Horace’s Duskywings Coupling

Duskywings Indelicata photographed by Jeff Zablow at Raccoon Creek Park, PA, 5/05/08
May 5th on Nichol Road trail in Raccoon Creek State Park. I almost missed seeing this. Male and female, after completing their appraisals of one another, now successfully coupling. Minutes went by. They remained motionless.

Provide butterflies and all other creatures with undisturbed habitat, fostering the host plants their caterpillars feed on, and the nectar or alternative food (scat, fruit, sap) that nourish the adults, and they will replenish their numbers. No need for corporate, or volunteer or government intrusion. Just don’t destroy the land they call their home, don’t indiscriminately release pollutants to the air and water, and … voila! generation after generation of amazing and beautiful butterflies.

No instruction manuals or how to videos, or coaches were to be seen. Vital, necessary behavior, after the ravages of a long, hard winter of zero degree temperatures.

Jeff

Horace’s Duskywing Butterfly (RCSPark)

Horace's Duskywing butterfly photographed by Jeff Zablow at Raccoon Creek Park, PA, 5/08/07

May 8th and we’re not alone as we travel Nichol Road trail in Raccoon Creek State Park. These pert, excitable little Duskywing butterflies flank me on either side of much of the trail. Some hold their position, others flee, only to set down 15 feet ahead or back. Very territorial, are these butterflies. Female Duskywing butterflies are more brightly decorated, this one here an especially well-adorned miss.

That she’s a Erynnis horatius is fairly certain… but not guaranteed. Juvenal’s, Wild Indigos and possibly other Duskywings are also flying here in May.

Duskywings, when they are as fresh as she is, remind me of certain men’s haberdashery shops that used to line spiffy Madison Avenue in New York, New York in the 1980’s. Enter those hatters and you’d enter a world of the richest chocolate-brown hats that could be imagined. A well dressed, confident man in a rich brown hat…

Good little butterflies, keeping you company, and keeping you sharp  and aware, ready for the Leps that your camera lens is aching to capture. Good.

Funny too about Duskywings… I’ll bet that only 1 in 20 who hike these trails, notice our tiny Duskywings. As I meet hikers on these trails, to my question, ‘What butterflies have you seen?” Answer (guaranteed): None. Me, I’m thinking, actually you have probably set your eyes on dozens, though few such nerve impulses have made it all the way to that locus in your brain that….

Jeff

Tawny Emperor & the Nixon White House Photographers

Tawny Hackberry butterfly photographed by Jeff Zablow at Raccoon Creek State Park, PA

Hannah and David gave me Dennis Brack’s Presidential Picture Stories – Behind the Cameras at the White House (2013)David Kleber was an NBC White House Photographer, and had alot to do with the book design and production of this fascinating book. One of those hard to put down reads. Inside recollections of their work and terrific anecdotes with so many U.S. Presidents of the 20th century.
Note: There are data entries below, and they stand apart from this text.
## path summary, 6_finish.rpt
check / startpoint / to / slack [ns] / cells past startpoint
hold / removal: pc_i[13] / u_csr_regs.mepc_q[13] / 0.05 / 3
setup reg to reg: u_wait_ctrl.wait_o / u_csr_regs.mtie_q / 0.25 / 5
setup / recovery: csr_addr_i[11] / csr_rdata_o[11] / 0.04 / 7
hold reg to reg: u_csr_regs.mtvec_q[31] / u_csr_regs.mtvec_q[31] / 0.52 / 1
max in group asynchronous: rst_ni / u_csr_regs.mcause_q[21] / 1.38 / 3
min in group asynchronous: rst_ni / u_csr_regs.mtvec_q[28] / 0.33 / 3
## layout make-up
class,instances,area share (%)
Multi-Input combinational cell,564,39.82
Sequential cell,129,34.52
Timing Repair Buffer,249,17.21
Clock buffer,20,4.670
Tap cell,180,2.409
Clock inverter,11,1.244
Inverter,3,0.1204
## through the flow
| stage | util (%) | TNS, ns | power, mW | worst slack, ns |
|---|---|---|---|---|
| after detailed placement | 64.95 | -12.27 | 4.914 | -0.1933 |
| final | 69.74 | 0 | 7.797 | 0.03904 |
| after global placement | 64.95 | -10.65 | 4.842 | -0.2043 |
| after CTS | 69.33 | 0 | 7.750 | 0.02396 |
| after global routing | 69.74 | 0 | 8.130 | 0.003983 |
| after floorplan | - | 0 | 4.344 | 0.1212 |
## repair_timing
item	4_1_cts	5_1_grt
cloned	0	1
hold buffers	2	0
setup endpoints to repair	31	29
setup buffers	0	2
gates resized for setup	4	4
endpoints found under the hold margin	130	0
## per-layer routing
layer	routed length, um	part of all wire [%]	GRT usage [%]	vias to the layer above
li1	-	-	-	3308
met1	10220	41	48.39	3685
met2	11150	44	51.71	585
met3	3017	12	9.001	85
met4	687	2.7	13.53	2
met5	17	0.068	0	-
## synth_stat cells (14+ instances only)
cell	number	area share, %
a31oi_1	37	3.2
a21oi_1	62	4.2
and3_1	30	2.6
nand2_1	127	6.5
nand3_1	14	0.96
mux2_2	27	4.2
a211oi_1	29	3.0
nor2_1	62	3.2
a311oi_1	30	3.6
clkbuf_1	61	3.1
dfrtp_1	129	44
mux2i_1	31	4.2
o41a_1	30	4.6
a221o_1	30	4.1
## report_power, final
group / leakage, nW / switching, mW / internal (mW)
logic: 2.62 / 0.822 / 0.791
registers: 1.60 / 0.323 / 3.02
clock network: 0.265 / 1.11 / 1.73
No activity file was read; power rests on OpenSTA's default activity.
So I get to page 98 . . . and there it is. Acknowledgment of a dilemma that I have experienced so many times in the field. The same tense drama that accompanied the taking of this photo of Asterocampa clyton. Sitting there having dinner, page 98 was the first time that I had ever seen anyone else moan about this game changer of a moment.
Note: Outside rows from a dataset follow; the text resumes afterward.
$ cat config.mk
export PLATFORM = sky130hd
export DESIGN_NAME = bidir_shift_reg
export DESIGN_NICKNAME = d
export VERILOG_FILES = /design/src/rtl/shr_pkg.sv /design/src/rtl/shr_mode_decode.sv /design/src/rtl/shr_reg_core.sv /design/src/rtl/shr_port_ctrl.sv /design/src/rtl/bidir_shift_reg.sv
export SDC_FILE = /design/constraint.sdc
export NUM_CORES = 1
export LEC_CHECK = 0
export CORE_AREA = 2 2 39 41
export DETAILED_ROUTE_END_ITERATION = 12
export DIE_AREA = 0 0 41 43
export GPL_TIMING_DRIVEN = 0
export MAX_ROUTING_LAYER = met4
export PLACE_DENSITY = 0.75
export SLEW_MARGIN = 10
export SYNTH_ARGS = -nofsm -noshare
export SYNTH_HDL_FRONTEND = slang
export SYNTH_SLANG_ARGS = --single-unit
$ cat constraint.sdc
create_clock -name clk -period 1.5 [get_ports clk]
set_input_delay 0.45 -clock clk [delete_from_list [all_inputs] [get_ports clk]]
set_output_delay 0.45 -clock clk [all_outputs]
set_load 0.03 [all_outputs]
$ cat src/rtl/shr_pkg.sv
package shr_pkg;

    typedef enum logic [1:0] {
        MODE_HOLD  = 2'b00,
        MODE_SHUP  = 2'b01,
        MODE_SHDN  = 2'b10,
        MODE_LOAD  = 2'b11
    } mode_e;

    typedef struct packed {
        logic hold;
        logic shift_up;
        logic shift_dn;
        logic load;
    } op_t;

    function automatic op_t decode_op(input logic [1:0] sel);
        op_t o;
        o = '0;
        case (mode_e'(sel))
            MODE_HOLD: o.hold     = 1'b1;
            MODE_SHUP: o.shift_up = 1'b1;
            MODE_SHDN: o.shift_dn = 1'b1;
            default:   o.load     = 1'b1;
        endcase
        return o;
    endfunction

endpackage

$ cat src/rtl/shr_mode_decode.sv
module shr_mode_decode
    import shr_pkg::*;
(
    input  logic [1:0] mode_sel,
    output op_t        op
);
    always_comb begin
        op = decode_op(mode_sel);
    end
endmodule

$ cat src/rtl/shr_reg_core.sv
module shr_reg_core
    import shr_pkg::*;
#(
    parameter int WIDTH = 8
) (
    input  logic             clk,
    input  logic             clr_n,
    input  op_t              op,
    input  logic             ser_up,
    input  logic             ser_dn,
    input  logic [WIDTH-1:0] par_in,
    output logic [WIDTH-1:0] q
);
    localparam int TOP = WIDTH - 1;

    logic [WIDTH-1:0] d;

    for (genvar i = 0; i < WIDTH; i++) begin : g_stage
        logic from_lo;
        logic from_hi;
        if (i == 0) begin : g_lo_end
            assign from_lo = ser_up;
        end else begin : g_lo_mid
            assign from_lo = q[i-1];
        end
        if (i == TOP) begin : g_hi_end
            assign from_hi = ser_dn;
        end else begin : g_hi_mid
            assign from_hi = q[i+1];
        end

        always_comb begin
            if (op.hold)          d[i] = q[i];
            else if (op.shift_up) d[i] = from_lo;
            else if (op.shift_dn) d[i] = from_hi;
            else if (op.load)     d[i] = par_in[i];
            else                  d[i] = q[i];
        end
    end

    always_ff @(posedge clk or negedge clr_n) begin
        if (!clr_n) q <= '0;
        else        q <= d;
    end
endmodule

$ cat src/rtl/shr_port_ctrl.sv
module shr_port_ctrl (
    input  logic oe1_n,
    input  logic oe2_n,
    input  logic loading,
    output logic drive
);
    logic ctrl_ok;
    always_comb begin
        ctrl_ok = ~(oe1_n | oe2_n);
        drive   = ctrl_ok & ~loading;
    end
endmodule

$ cat src/rtl/bidir_shift_reg.sv
module bidir_shift_reg
    import shr_pkg::*;
#(
    parameter int WIDTH = 8
) (
    input  logic             clk,
    input  logic             clr_n,
    input  logic [1:0]       mode_sel,
    input  logic             ser_right_in,
    input  logic             ser_left_in,
    input  logic             oe1_n,
    input  logic             oe2_n,
    input  logic [WIDTH-1:0] port_in,
    output logic [WIDTH-1:0] port_out,
    output logic             port_oe,
    output logic             end_lo_out,
    output logic             end_hi_out
);
    localparam int TOP = WIDTH - 1;

    op_t              op;
    logic [WIDTH-1:0] q;

    shr_mode_decode u_dec (
        .mode_sel (mode_sel),
        .op       (op)
    );

    shr_reg_core #(.WIDTH(WIDTH)) u_core (
        .clk    (clk),
        .clr_n  (clr_n),
        .op     (op),
        .ser_up (ser_right_in),
        .ser_dn (ser_left_in),
        .par_in (port_in),
        .q      (q)
    );

    shr_port_ctrl u_port (
        .oe1_n   (oe1_n),
        .oe2_n   (oe2_n),
        .loading (op.load),
        .drive   (port_oe)
    );

    assign port_out   = q;
    assign end_lo_out = q[0];
    assign end_hi_out = q[TOP];
endmodule

### Word level (Yosys, flattened, before mapping)

Cells that the tools add are included.

| operators by class | value |
|---|---|
| equality and inequality tests | 3 |
| muxes and demuxes | 27 |
| bitwise operators | 4 |
| reduce and logical (&&, ||, !) cells | 3 |

Operators with widths:

| kind | count |
|---|---|
| 1-bit two-way mux | 27 |
| 3-bit by 1-bit inequality test with 1-bit output, second input constant | 1 |
| 3-bit OR reduction | 1 |
| 2-bit by 1-bit == test with 1-bit output, second input constant | 1 |
| 2-bit == test, second input constant | 1 |
| 2-bit zero test | 1 |
| 1-bit inverter | 2 |
| 2-bit AND reduction | 1 |
| 1-bit AND | 1 |
| 1-bit OR | 1 |

| word-level totals | value |
|---|---|
| flip-flop bits (word level) | 8 |
| input port bits | 16 |
| output and inout port bits | 11 |
| word-level logic and storage cells | 38 |

### Longest topological paths before layout

| logic depth | value |
|---|---|
| depth in word-level cells | 5 |
| depth in mapped cells | 2 |
| mapped depth without buffers | 1 |

### Cells and area by module

A second synthesis with hierarchy kept.

| unflattened totals | value |
|---|---|
| cells, all modules | 52 |
| area total of the unflattened synthesis | 588.1 µm² |

Modules (own cells, without submodules):

| module | times used | cells each | area each (µm²) | seq. area each (µm²) |
|---|---|---|---|---|
| shr_reg_core | 1 | 45 | 536.8 | 200.2 |
| shr_mode_decode | 1 | 4 | 26.3 | 0.0 |
| bidir_shift_reg | 1 | 2 | 15.0 | 0.0 |
| shr_port_ctrl | 1 | 1 | 10.0 | 0.0 |

### Worst setup path after synthesis

OpenSTA, ideal clock, no wires.

| timing | value |
|---|---|
| kind | input to output |
| start | input mode_sel[0] |
| end | output port_oe |
| arrival | 1.377 ns |
| data required time | 1.050 ns |
| slack | -0.327 ns |
| stages | 2 |
| path buffers | 1 |
| cells stage by stage | buf_6 -> a211oi_1 |

| on the way | value |
|---|---|
| word-level cells in the longest chain between the ends | 3 |
| elaborated cells on any way between the ends | 5 |
| those cells by class | 2 x eq/ne; 1 x bitwise; 2 x reduce/logical |

Ends and longest elaborated chain:

| element | RTL line | text |
|---|---|---|
| from (decl) | bidir_shift_reg.sv:8 | `input logic [1:0] mode_sel,` |
| 2-bit by 1-bit == test with 1-bit output (tied with other cells) | shr_pkg.sv:20 | `case (mode_e'(sel))` |
| 3-bit OR reduction (no line) * | n/a |  |
| 1-bit AND * | shr_port_ctrl.sv:10 | `drive = ctrl_ok & ~loading;` |
| to (decl) | bidir_shift_reg.sv:15 | `output logic port_oe,` |

Every way passes the cells marked *; elsewhere a longest branch is shown, timed or not.

### Final worst setup path

| timing | value |
|---|---|
| start | input oe2_n |
| end | output port_oe |

| on the way | value |
|---|---|
| word-level cells in the longest chain between the ends | 3 |

Ends and longest elaborated chain:

| element | RTL line | text |
|---|---|---|
| from (decl) | bidir_shift_reg.sv:12 | `input logic oe2_n,` |
| 1-bit OR | shr_port_ctrl.sv:9 | `ctrl_ok = ~(oe1_n \| oe2_n);` |
| 1-bit inverter | shr_port_ctrl.sv:9 |  |
| 1-bit AND | shr_port_ctrl.sv:10 |  |

Every way passes these cells.

==> results.py <==
metrics = {
    "cells_and_area": {
        "nFillCells": 125,
        "antenna_cells": 0,
        "design_area_um2": 676,
        "utilization": 0.488,
        "multiInputGateArea_um2": 200,
        "top_register": "u_core.q",
        "layout-drive-gt1-share": 0.542,
        "largest_register_ff_count": 8,
        "syn_to_final_growth_pct": 58.8,
        "reg_top3": "u_core.q: 8 flops",
        "fin_nets": 66,
        "final-seq-area_um2": 200,
    },
    "placement": {
        "port_buffers": 24,
        "postPlaceCellArea_um2": 698,
        "pre_cts_ws_ps": -738,
        "gp_routability_congestion": 0.754,
        "dp_hpwl_um": 818,
    },
    "flow_run": {
        "cap_violations": 0,
    },
    "setup_path": {
        "startpoint_type": "input port",
        "worstSetupEndpointType": "output pin",
        "worstPathMaxFanout": 1,
        "worst-setup-path-type": "in2out",
        "crit_required_ps": 1050,
        "critical_path_arrival_ps": 1020,
    },
    "clock_tree": {
        "clockBufferDepth": 2,
        "cts-root-buf": "clkbuf_4",
        "cts_tree": "done",
        "clk_latency_ps": 250,
        "htree_levels": 1,
        "cts_sinks": 8,
        "clk_pin_slew_worst_paths_ps": 60,
        "post_cts_buffers": 0,
        "cts_buffers": 3,
        "cts_hold_buf": 0,
    },
    "logic_synthesis": {
        "ys_ff_latch": 8,
        "ys_seq_area_frac": 0.471,
        "ys.warnings.count": 0,
        "syn_nets": 37,
        "syn_area_um2": 425,
        "synth_area_per_cell_um2": 20.3,
        "synth.distinct_cells": 5,
        "syn-instance-count": 21,
    },
    "floorplanning": {
        "rows": 14,
        "core_area_um2": 1380,
        "start_util": 0.307,
        "die_h_um": 43,
        "io_pins": 27,
        "die_w_um": 41,
        "dieArea_um2": 1760,
    },
    "route": {
        "wire_per_inst_um": 16.3,
        "drt_iter0_markers": 4,
        "vias": 310,
        "postRouteAntennaNets": 0,
        "routed_wirelength_mm": 1.04,
        "drc_errors": 0,
        "viasPerCell": 4.84,
        "dr.pass1.iters": 3,
    },
    "run_status": {
        "status": "finished clean",
    },
    "sta": {
        "fin_skew_ps": 2.23,
        "finalCritPeriodShare": 0.980,
        "final-hold-violation-count": 0,
        "max_slew_margin": 0.749,
        "rsz0062_at_grt": "no",
        "fin_crit_ps": 1470,
        "setup_violations": 0,
        "finalMaxSlewViolations": 0,
        "fmax_mhz": 680,
        "worst_pin_slew_ps": 376,
        "fin_ws_ps": 29.7,
    },
    "hold_path": {
        "hold_class": "in2async",
    },
    "grt": {
        "grtUsageTotal": 0.159,
        "antenna_found_initial": 0,
        "grt_max_degree": 10,
        "grt_pass1_wl_mm": 1.73,
        "grt_pass1_vias": 375,
        "grt.overflow.total": 0,
    },
    "power": {
        "leakage_uw": 0.000283,
        "worst_ir_drop_vdd_v": 0.000491,
        "power.density_nw_per_um2": 1210,
    },
}
cells by family (layout without fill, tap and decap cells):
kind of cell    count (synthesis)  after routing  share of synthesized area
buf+inv                         4             31                     0.0882
mux                             8              8                      0.424
flops                           8              8                      0.471
compound gates                  1              1                     0.0177
report_power, final:
group | leakage (µW) | switching [µW] | internal (µW) | total [µW]
clock network | 0.0000138 | 71.2 | 91.4 | 163
registers | 0.0000937 | 48.5 | 263 | 312
logic | 0.000176 | 179 | 162 | 341
total | 0.000283 | 299 | 517 | 815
Brack writes of the day that Richard Nixon relinquished his job as President, his final day in the job.” . . . Nixon walked up the ramp to the helicopter and turned to face the crowd on the lawn. First, there was a wave, almost a salute-better get that, it might be all there is. Then he continued with his right arm, bringing it across his face and holding his hand high above-certainly want that. The photographers’ prayers started: “Lord, please let me be on frame thirty-one and not frame thirty-five.” Finally, the classic Nixon Double Whammy, his arms straight out and both hands making the “V” sign . . . Some photographers got the picture and were happy, some did not and were not so happy.”

Yes, I still shoot film (Fuji slide). I happened upon this Tawny Emperor (its other name) in the most unlikely place, and I had just done a no-no. I had left the roll from the day before, with more than ⅔ of the 36 exposures used,  in the camera. This butterfly was spectacular and in a priceless pose, on the horizontal member of a wooden trail sign at the trailhead of the Wetland trail in Raccoon Creek State Park, in southwestern Pennsylvania.
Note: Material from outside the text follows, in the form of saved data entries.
<file path="src/rtl/pw_pkg.sv">
package pw_pkg;
  typedef enum logic [2:0] {
    PG_NONE = 3'd0,
    PG_4K   = 3'd1,
    PG_64K  = 3'd2,
    PG_1M   = 3'd3,
    PG_16M  = 3'd4
  } pageSize_e;

  typedef struct packed {
    logic captureVa;
    logic useL2Addr;
    logic takeCoarse;
    logic finishL1;
    logic finishL2;
  } walkCtl_t;

  localparam logic [2:0] CFG_RUN   = 3'd0;
  localparam logic [2:0] CFG_BASE  = 3'd1;
  localparam logic [2:0] CFG_STAT  = 3'd2;
  localparam logic [2:0] CFG_IEN   = 3'd3;
  localparam logic [2:0] CFG_FADDR = 3'd4;
endpackage

</file>
<file path="src/rtl/pw_ctrl.sv">
module pw_ctrl
  import pw_pkg::*;
(
  input  logic     clk,
  input  logic     rstN,
  input  logic     runEn,
  input  logic     reqValid,
  input  logic     memReqReady,
  input  logic     memRspValid,
  input  logic     l1Coarse,
  output logic     reqReady,
  output logic     memReqValid,
  output walkCtl_t ctl
);
  typedef enum logic [2:0] {S_IDLE, S_L1REQ, S_L1WAIT, S_L2REQ, S_L2WAIT} state_e;
  state_e state, stateNext;

  always_comb begin
    reqReady       = runEn && (state == S_IDLE);
    memReqValid    = (state == S_L1REQ) || (state == S_L2REQ);
    ctl.captureVa  = reqValid && reqReady;
    ctl.useL2Addr  = (state == S_L2REQ);
    ctl.takeCoarse = (state == S_L1WAIT) && memRspValid && l1Coarse;
    ctl.finishL1   = (state == S_L1WAIT) && memRspValid && !l1Coarse;
    ctl.finishL2   = (state == S_L2WAIT) && memRspValid;
    stateNext = state;
    unique case (state)
      S_IDLE:   if (ctl.captureVa) stateNext = S_L1REQ;
      S_L1REQ:  if (memReqReady) stateNext = S_L1WAIT;
      S_L1WAIT: if (ctl.takeCoarse) stateNext = S_L2REQ;
                else if (ctl.finishL1) stateNext = S_IDLE;
      S_L2REQ:  if (memReqReady) stateNext = S_L2WAIT;
      S_L2WAIT: if (ctl.finishL2) stateNext = S_IDLE;
      default:  stateNext = S_IDLE;
    endcase
  end

  always_ff @(posedge clk) begin
    if (!rstN) state <= S_IDLE;
    else       state <= stateNext;
  end

  // a raised read request is held until accepted
  assert_req_held_R11: assert property (@(posedge clk) disable iff (!rstN)
    (memReqValid && !memReqReady) |=> memReqValid);

  // an accepted request makes the walker busy on the next cycle
  assert_busy_blocks_R1: assert property (@(posedge clk) disable iff (!rstN)
    (reqValid && reqReady) |=> !reqReady);
endmodule

</file>
<file path="src/rtl/pw_dpath.sv">
module pw_dpath
  import pw_pkg::*;
#(
  parameter int AW        = 32,
  parameter int IRQ_W     = 5,
  parameter int FAULT_BIT = 1,
  parameter int CFG_AW    = 3
)(
  input  logic              clk,
  input  logic              rstN,
  input  walkCtl_t          ctl,
  input  logic [AW-1:0]     reqVaddr,
  input  logic [AW-1:0]     memRspData,
  input  logic              cfgWe,
  input  logic [CFG_AW-1:0] cfgAddr,
  input  logic [AW-1:0]     cfgWdata,
  output logic [AW-1:0]     cfgRdata,
  output logic              runEn,
  output logic              l1Coarse,
  output logic [AW-1:0]     memReqAddr,
  output logic              rspValid,
  output logic [AW-1:0]     rspPaddr,
  output logic [2:0]        rspSize,
  output logic              rspFault,
  output logic              irqOut
);
  localparam int CB_W = AW - 10;

  logic [AW-1:0]    baseReg, vaReg, faultVa, l1Addr, decPaddr;
  logic [CB_W-1:0]  coarseBase;
  logic [IRQ_W-1:0] irqStat, irqEn, faultMask, clearMask;
  pageSize_e        decSize;
  logic             decFault, finish;
  logic             unusedBits;

  assign unusedBits = ^memRspData[9:2];
  assign l1Coarse   = (memRspData[1:0] == 2'b01);
  assign l1Addr     = baseReg + {{(AW-14){1'b0}}, vaReg[31:20], 2'b00};
  assign memReqAddr = ctl.useL2Addr ? {coarseBase, vaReg[19:12], 2'b00} : l1Addr;
  assign finish     = ctl.finishL1 || ctl.finishL2;
  assign irqOut     = |(irqStat & irqEn);

  always_comb begin
    decPaddr = '0;
    decSize  = PG_NONE;
    decFault = 1'b1;
    if (ctl.finishL2) begin
      if (memRspData[1]) begin
        decPaddr = {memRspData[31:12], vaReg[11:0]}; decSize = PG_4K; decFault = 1'b0;
      end else if (memRspData[0]) begin
        decPaddr = {memRspData[31:16], vaReg[15:0]}; decSize = PG_64K; decFault = 1'b0;
      end
    end else if (memRspData[1:0] == 2'b10) begin
      decFault = 1'b0;
      if (memRspData[18]) begin
        decPaddr = {memRspData[31:24], vaReg[23:0]}; decSize = PG_16M;
      end else begin
        decPaddr = {memRspData[31:20], vaReg[19:0]}; decSize = PG_1M;
      end
    end
  end

  always_comb begin
    faultMask = '0;
    faultMask[FAULT_BIT] = finish && decFault;
    clearMask = (cfgWe && cfgAddr == CFG_STAT) ? cfgWdata[IRQ_W-1:0] : '0;
  end

  always_ff @(posedge clk) begin
    if (!rstN) begin
      runEn <= 1'b0; baseReg <= '0; irqStat <= '0; irqEn <= '0; faultVa <= '0;
      vaReg <= '0; coarseBase <= '0;
      rspValid <= 1'b0; rspPaddr <= '0; rspSize <= '0; rspFault <= 1'b0;
    end else begin
      rspValid <= finish;
      if (ctl.captureVa)  vaReg <= reqVaddr;
      if (ctl.takeCoarse) coarseBase <= memRspData[AW-1:10];
      if (finish) begin
        rspPaddr <= decPaddr;
        rspSize  <= decSize;
        rspFault <= decFault;
        if (decFault) faultVa <= vaReg;
      end
      irqStat <= (irqStat & ~clearMask) | faultMask;
      if (cfgWe) begin
        unique case (cfgAddr)
          CFG_RUN:  runEn   <= cfgWdata[0];
          CFG_BASE: baseReg <= cfgWdata;
          CFG_IEN:  irqEn   <= cfgWdata[IRQ_W-1:0];
          default: ;
        endcase
      end
    end
  end

  always_comb begin
    cfgRdata = '0;
    unique case (cfgAddr)
      CFG_RUN:   cfgRdata[0] = runEn;
      CFG_BASE:  cfgRdata = baseReg;
      CFG_STAT:  cfgRdata[IRQ_W-1:0] = irqStat;
      CFG_IEN:   cfgRdata[IRQ_W-1:0] = irqEn;
      CFG_FADDR: cfgRdata = faultVa;
      default: ;
    endcase
  end

  // a fault response comes with the fault status bit set
  assert_fault_status_R9: assert property (@(posedge clk) disable iff (!rstN)
    (rspValid && rspFault) |-> (irqStat[FAULT_BIT] && faultVa == vaReg));

  // a fault carries no size and no address
  assert_fault_empty_R8: assert property (@(posedge clk) disable iff (!rstN)
    (rspValid && rspFault) |-> (rspSize == 3'd0 && rspPaddr == '0));

  // a section keeps the low 20 virtual bits
  assert_section_offset_R3: assert property (@(posedge clk) disable iff (!rstN)
    (rspValid && rspSize == 3'd3) |-> (rspPaddr[19:0] == vaReg[19:0]));

  // the response is a single-cycle pulse
  assert_rsp_pulse_R12: assert property (@(posedge clk) disable iff (!rstN)
    rspValid |=> !rspValid);
endmodule

</file>
<file path="src/rtl/pw_walker.sv">
module pw_walker
  import pw_pkg::*;
(
  input  logic        clk,
  input  logic        rstN,
  input  logic        reqValid,
  output logic        reqReady,
  input  logic [31:0] reqVaddr,
  output logic        rspValid,
  output logic [31:0] rspPaddr,
  output logic [2:0]  rspSize,
  output logic        rspFault,
  output logic        memReqValid,
  input  logic        memReqReady,
  output logic [31:0] memReqAddr,
  input  logic        memRspValid,
  input  logic [31:0] memRspData,
  input  logic        cfgWe,
  input  logic [2:0]  cfgAddr,
  input  logic [31:0] cfgWdata,
  output logic [31:0] cfgRdata,
  output logic        irqOut
);
  walkCtl_t ctl;
  logic     runEn, l1Coarse;

  pw_ctrl ctrl_i (
    .clk(clk), .rstN(rstN), .runEn(runEn), .reqValid(reqValid),
    .memReqReady(memReqReady), .memRspValid(memRspValid), .l1Coarse(l1Coarse),
    .reqReady(reqReady), .memReqValid(memReqValid), .ctl(ctl)
  );

  pw_dpath #(.AW(32), .IRQ_W(5), .FAULT_BIT(1), .CFG_AW(3)) dpath_i (
    .clk(clk), .rstN(rstN), .ctl(ctl), .reqVaddr(reqVaddr),
    .memRspData(memRspData), .cfgWe(cfgWe), .cfgAddr(cfgAddr),
    .cfgWdata(cfgWdata), .cfgRdata(cfgRdata), .runEn(runEn),
    .l1Coarse(l1Coarse), .memReqAddr(memReqAddr), .rspValid(rspValid),
    .rspPaddr(rspPaddr), .rspSize(rspSize), .rspFault(rspFault), .irqOut(irqOut)
  );
endmodule

</file>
When I am impressed by a butterfly, very impressed, I like to shoot 40 to 50 exposures of it, hoping that 1 or 2 will be winners. The risk? The risk is that after 2  0r 3 camera clicks, the butterfly is goooooone! Now how could I do that with less than 10 unexposed shots in the camera? Like the White House cameramen (all men back then), I asked G-d’s help, shot the roll…held my breath while I removed the roll and reloaded a roll of ASA 100, and … it was still there, still posing. Was it injured, sick? I shot out the entire new roll, and again reloaded. At about the 5th or 6th shot of this 3rd roll, our Tawny Hackberry disappeared like a rocket, straight out of sight.